Github Xiatingyu Sft Dataselection At Scale
Github Xiatingyu Sft Dataselection At Scale

Github Xiatingyu Sft Dataselection At Scale Contribute to xiatingyu sft dataselection at scale development by creating an account on github. In this paper, we replicated several self scoring methods—those that do not rely on external model assistance—on two million scale datasets, and found that nearly all methods struggled to significantly outperform random selection when dealing with such large scale data pools.
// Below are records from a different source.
==> src/rtl/l1_dcache.sv <==
// l1_dcache: blocking direct-mapped L1 data cache, write-through and
// no-write-allocate. A line refills one word per memory handshake.
// Ports:
//   i_clock, i_reset              clock, synchronous active-high reset
//   i_cpu_read/i_cpu_write        load/store in the MEM stage
//   i_cpu_addr, i_cpu_wdata       byte address (bits [1:0] ignored), store data
//   o_cpu_rdata                   load data, valid in the cycle of a read hit
//   o_stall                       global pipeline freeze
//   o_mem_req/o_mem_we            next-level request, 1 = write
//   o_mem_addr/o_mem_wdata        word-aligned request address, write data
//   i_mem_rdata/i_mem_ack         next-level read data and handshake
//   o_hit_count/o_miss_count      saturating load hit/miss counters
module l1_dcache #(
  parameter int unsigned LINES = 16,
  parameter int unsigned WORDS = 4
) (
  input  logic        i_clock,
  input  logic        i_reset,
  input  logic        i_cpu_read,
  input  logic        i_cpu_write,
  input  logic [31:0] i_cpu_addr,
  input  logic [31:0] i_cpu_wdata,
  output logic [31:0] o_cpu_rdata,
  output logic        o_stall,
  output logic        o_mem_req,
  output logic        o_mem_we,
  output logic [31:0] o_mem_addr,
  output logic [31:0] o_mem_wdata,
  input  logic [31:0] i_mem_rdata,
  input  logic        i_mem_ack,
  output logic [31:0] o_hit_count,
  output logic [31:0] o_miss_count
);

  localparam int unsigned IW    = $clog2(LINES);
  localparam int unsigned OW    = $clog2(WORDS);
  localparam int unsigned TW    = 30 - IW - OW;
  localparam int unsigned DEPTH = LINES * WORDS;

  typedef enum logic [1:0] {
    ST_IDLE   = 2'd0,
    ST_REFILL = 2'd1,
    ST_WRITE  = 2'd2
  } state_t;

  state_t           r_state;
  state_t           w_state_nxt;
  logic [31:0]      r_data [DEPTH];
  logic [TW-1:0]    r_tag  [LINES];
  logic [LINES-1:0] r_valid;
  logic [TW-1:0]    r_ref_tag;
  logic [IW-1:0]    r_ref_idx;
  logic [OW-1:0]    r_beat;
  logic [31:0]      r_hit_count;
  logic [31:0]      r_miss_count;

  logic [TW-1:0] w_tag;
  logic [IW-1:0] w_idx;
  logic [OW-1:0] w_word;
  logic          w_tag_match;
  logic          w_rd_only;
  logic          w_hit;
  logic          w_miss;
  logic          w_last;
  logic          w_fill_ack;
  logic          w_wr_ack;
  logic          w_unused_addr;

  // Address split and combinational tag compare
  assign w_tag       = i_cpu_addr[31 -: TW];
  assign w_idx       = i_cpu_addr[2+OW +: IW];
  assign w_word      = i_cpu_addr[2 +: OW];
  assign w_tag_match = r_valid[w_idx] && (r_tag[w_idx] == w_tag);

  // A simultaneous store wins, so the read side is masked by i_cpu_write
  assign w_rd_only  = i_cpu_read & ~i_cpu_write;
  assign w_hit      = (r_state == ST_IDLE) & w_rd_only & w_tag_match;
  assign w_miss     = (r_state == ST_IDLE) & w_rd_only & ~w_tag_match;
  assign w_last     = (r_beat == OW'(WORDS - 1));
  assign w_fill_ack = (r_state == ST_REFILL) & i_mem_ack;
  assign w_wr_ack   = (r_state == ST_WRITE) & i_mem_ack;

  assign w_unused_addr = ^i_cpu_addr[1:0];

  assign o_cpu_rdata  = w_hit ? r_data[{w_idx, w_word}] : 32'h0;
  assign o_hit_count  = r_hit_count;
  assign o_miss_count = r_miss_count;

  // State register
  always_ff @(posedge i_clock) begin
    if (i_reset) r_state <= ST_IDLE;
    else         r_state <= w_state_nxt;
  end

  // Next state and memory-side outputs
  always_comb begin
    w_state_nxt = r_state;
    o_stall     = 1'b0;
    o_mem_req   = 1'b0;
    o_mem_we    = 1'b0;
    o_mem_addr  = 32'h0;
    o_mem_wdata = 32'h0;
    case (r_state)
      ST_IDLE: begin
        if (i_cpu_write) begin
          o_stall     = 1'b1;
          w_state_nxt = ST_WRITE;
        end else if (w_miss) begin
          o_stall     = 1'b1;
          w_state_nxt = ST_REFILL;
        end
      end
      ST_REFILL: begin
        o_stall    = 1'b1;
        o_mem_req  = 1'b1;
        o_mem_addr = {r_ref_tag, r_ref_idx, r_beat, 2'b00};
        if (i_mem_ack && w_last) w_state_nxt = ST_IDLE;
      end
      ST_WRITE: begin
        // Releasing stall in the ack cycle lets the pipeline step exactly once
        o_stall     = ~i_mem_ack;
        o_mem_req   = 1'b1;
        o_mem_we    = 1'b1;
        o_mem_addr  = {i_cpu_addr[31:2], 2'b00};
        o_mem_wdata = i_cpu_wdata;
        if (i_mem_ack) w_state_nxt = ST_IDLE;
      end
      default: w_state_nxt = ST_IDLE;
    endcase
  end

  // Valid bits, refill bookkeeping and saturating counters
  always_ff @(posedge i_clock) begin
    if (i_reset) begin
      r_valid      <= '0;
      r_ref_tag    <= '0;
      r_ref_idx    <= '0;
      r_beat       <= '0;
      r_hit_count  <= 32'h0;
      r_miss_count <= 32'h0;
    end else begin
      if (w_miss) begin
        r_valid[w_idx] <= 1'b0;
        r_ref_tag      <= w_tag;
        r_ref_idx      <= w_idx;
        r_beat         <= '0;
        if (r_miss_count != 32'hFFFF_FFFF) r_miss_count <= r_miss_count + 32'd1;
      end
      if (w_hit && (r_hit_count != 32'hFFFF_FFFF)) r_hit_count <= r_hit_count + 32'd1;
      if (w_fill_ack) begin
        r_beat <= r_beat + OW'(1);
        if (w_last) r_valid[r_ref_idx] <= 1'b1;
      end
    end
  end

  // Tag and data arrays are not reset; validity is tracked by r_valid
  always_ff @(posedge i_clock) begin
    if (!i_reset && w_fill_ack) begin
      r_data[{r_ref_idx, r_beat}] <= i_mem_rdata;
      if (w_last) r_tag[r_ref_idx] <= r_ref_tag;
    end
    if (!i_reset && w_wr_ack && w_tag_match) r_data[{w_idx, w_word}] <= i_cpu_wdata;
  end

endmodule
==> config.mk <==
export PLATFORM = sky130hd
export DESIGN_NAME = l1_dcache
export DESIGN_NICKNAME = d
export VERILOG_FILES = /design/src/rtl/l1_dcache.sv
export SDC_FILE = /design/constraint.sdc
export NUM_CORES = 2
export LEC_CHECK = 0
export BUFFER_PORTS_ARGS = -buffer_cell sky130_fd_sc_hd__buf_2
export CAP_MARGIN = 40
export CORE_MARGIN = 2
export CORE_UTILIZATION = 65
export CTS_BUF_LIST = sky130_fd_sc_hd__clkbuf_8
export CTS_CLUSTER_SIZE = 40
export DETAILED_ROUTE_END_ITERATION = 10
export PLACE_DENSITY = 0.83
export SLEW_MARGIN = 10
export SYNTH_ARGS = -nofsm -noshare
export SYNTH_HDL_FRONTEND = slang
export SYNTH_SLANG_ARGS = --single-unit
==> constraint.sdc <==
create_clock -name i_clock -period 10.5 [get_ports i_clock]
set_input_delay 2.1 -clock i_clock [delete_from_list [all_inputs] [get_ports i_clock]]
set_output_delay 2.1 -clock i_clock [all_outputs]
set_load 0.05 [all_outputs]
* Word-level counts from Yosys, hierarchy flattened
Memory sizes are Yosys's and may differ from the RTL's.
Index checks and enable logic that the tools add are counted.
** Word-level totals
- Logic and storage cells :: 87
- Output and inout port bits :: 163
- Bits of input ports :: 101
- Memories kept :: 2
- RAM bits :: 2432
- Flip-flop bits (word level) :: 112
** Memory list
- r_data :: depth 64, width 32, read ports 1, clocked after Yosys merged registers in 0, wr ports 1, RTL line 48 : logic [31:0] r_data [DEPTH];
- r_tag :: depth 16, width 24, read ports 1, clocked after Yosys merged registers in 0, wr ports 1, RTL line 49 : logic [TW-1:0] r_tag [LINES];
** Cells by class
- Mux-type cells :: 35
- $lt $le $gt $ge :: 4
- Reductions and logical operators :: 15
- Equality and inequality tests :: 9
- Add/subtract/negate cells :: 3
- Bitwise operators :: 12
** Operator list (number)
- $mux 32 :: 3
- $add 32x1->32 const B :: 2
- $mux 16 :: 4
- $ne 32x32->1 const B :: 2
- $pmux 32 s2 :: 1
- $reduce_or 32->1 :: 1
- $eq 24x24->1 :: 1
- $and 16x16->16 :: 1
- $not 16->16 :: 1
- $or 16x16->16 :: 1
- $mux 1 :: 15
- $mux 2 :: 6
- $lt 4x5->1 const B :: 2
- $demux 1 s4 :: 2
- $ge 4x1->1 const B :: 2
- $logic_and 1x1->1 :: 8
- $and 1x1->1 :: 6
- $mux 6 :: 1
- $pmux 2 s3 :: 1
- $bmux 1 s4 :: 1
- $eq 2x2->1 const B :: 2
- $ne 3x3->1 const B :: 1
- $not 1->1 :: 3
- $pmux 1 s3 :: 1
- 10 further kinds :: 10

* Depth between registers and ports, before layout
- Word-level depth :: 11
- Mapped depth :: 17
- Depth with buffers taken out :: 10

* Worst setup path before layout
No wires, ideal clock.
- Path type :: input port to output port
- Start :: in i_cpu_addr[4]
- End :: out o_cpu_rdata[12]
- Path slack :: 1.522 ns
- Cell stages on the path :: 10
- Buffers on the path :: 2
- Data required time :: 8.400 ns
- Arrival time :: 6.878 ns
- Cell sequence :: buf_6 mux4_2 a32o_1 or3_1 a32oi_1 o2111ai_1 a2111oi_4 nand4_2 clkbuf_1 a2111oi_0
** Between the ends
- Longest elaborated chain between the ends :: 5
- Elaborated cells between the ends (all ways) :: 8
- Classes of those cells :: eq/ne (1); mux (3); bitwise (1); reduce/logical (1); memory (2)
** RTL lines
- start, declared :: RTL line 21 : input logic [31:0] i_cpu_addr,
- $mem_v2 16x24 or $bmux 1 s4 (tied branches)
- $eq 24x24->1 or $mux 1 (tied branches) :: RTL line 73 : assign w_tag_match = r_valid[w_idx] && (r_tag[w_idx] == w_tag);
- $logic_and 1x1->1 :: RTL line 73
- $and 1x1->1 :: RTL line 77 : assign w_hit = (r_state == ST_IDLE) & w_rd_only & w_tag_match;
- $mux 32 (*) :: RTL line 85 : assign o_cpu_rdata = w_hit ? r_data[{w_idx, w_word}] : 32'h0;
- end, declared :: RTL line 23 : output logic [31:0] o_cpu_rdata,
Every way passes the cells marked *; elsewhere a longest branch is shown, timed or not. The select of a mux whose other input is x is not followed.

* Worst setup path in the final report
- Start :: in i_cpu_addr[6]
- End :: out o_cpu_rdata[8]
The elaborated chain is that of the path after synthesis.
Github Chaoswork Sft Datasets 开源sft数据集整理 随时补充
Github Chaoswork Sft Datasets 开源sft数据集整理 随时补充

Github Chaoswork Sft Datasets 开源sft数据集整理 随时补充 In this study, we observe that many sft data selection methods depend on small scale data sets, which do not meet the actual needs in real world scenarios. this finding makes us rethink whether sft data selection methods can work when they are required to handle large scale it datasets. Contribute to xiatingyu sft dataselection at scale development by creating an account on github. Contribute to xiatingyu sft dataselection at scale development by creating an account on github. Models (llms) with human instructions. the primary goal during sft is to select a small yet representative subset of training data from the larger pool, such that fine tuning with this subset achieves results comparable to or even exceeding t.

Xiaotao Hu Homepage
Xiaotao Hu Homepage

Xiaotao Hu Homepage Contribute to xiatingyu sft dataselection at scale development by creating an account on github. Models (llms) with human instructions. the primary goal during sft is to select a small yet representative subset of training data from the larger pool, such that fine tuning with this subset achieves results comparable to or even exceeding t. This paper, for the first time, validates all previous self scoring data selection methods on two million scale sft data pools, revealing that their performance is comparable to random selection—a finding that is truly thought provoking. Contribute to xiatingyu sft dataselection at scale development by creating an account on github. In this paper, we replicated several self scoring methods—those that do not rely on external model assistance—on two million scale datasets, and found that nearly all methods struggled to significantly outperform random selection when dealing with such large scale data pools. The primary goal during sft is to select a small yet representative subset of training data from the larger pool, such that fine tuning with this subset achieves results comparable to or even exceeding those obtained using the entire dataset.

Yiran Yang Homepage
Yiran Yang Homepage

Yiran Yang Homepage This paper, for the first time, validates all previous self scoring data selection methods on two million scale sft data pools, revealing that their performance is comparable to random selection—a finding that is truly thought provoking. Contribute to xiatingyu sft dataselection at scale development by creating an account on github. In this paper, we replicated several self scoring methods—those that do not rely on external model assistance—on two million scale datasets, and found that nearly all methods struggled to significantly outperform random selection when dealing with such large scale data pools. The primary goal during sft is to select a small yet representative subset of training data from the larger pool, such that fine tuning with this subset achieves results comparable to or even exceeding those obtained using the entire dataset.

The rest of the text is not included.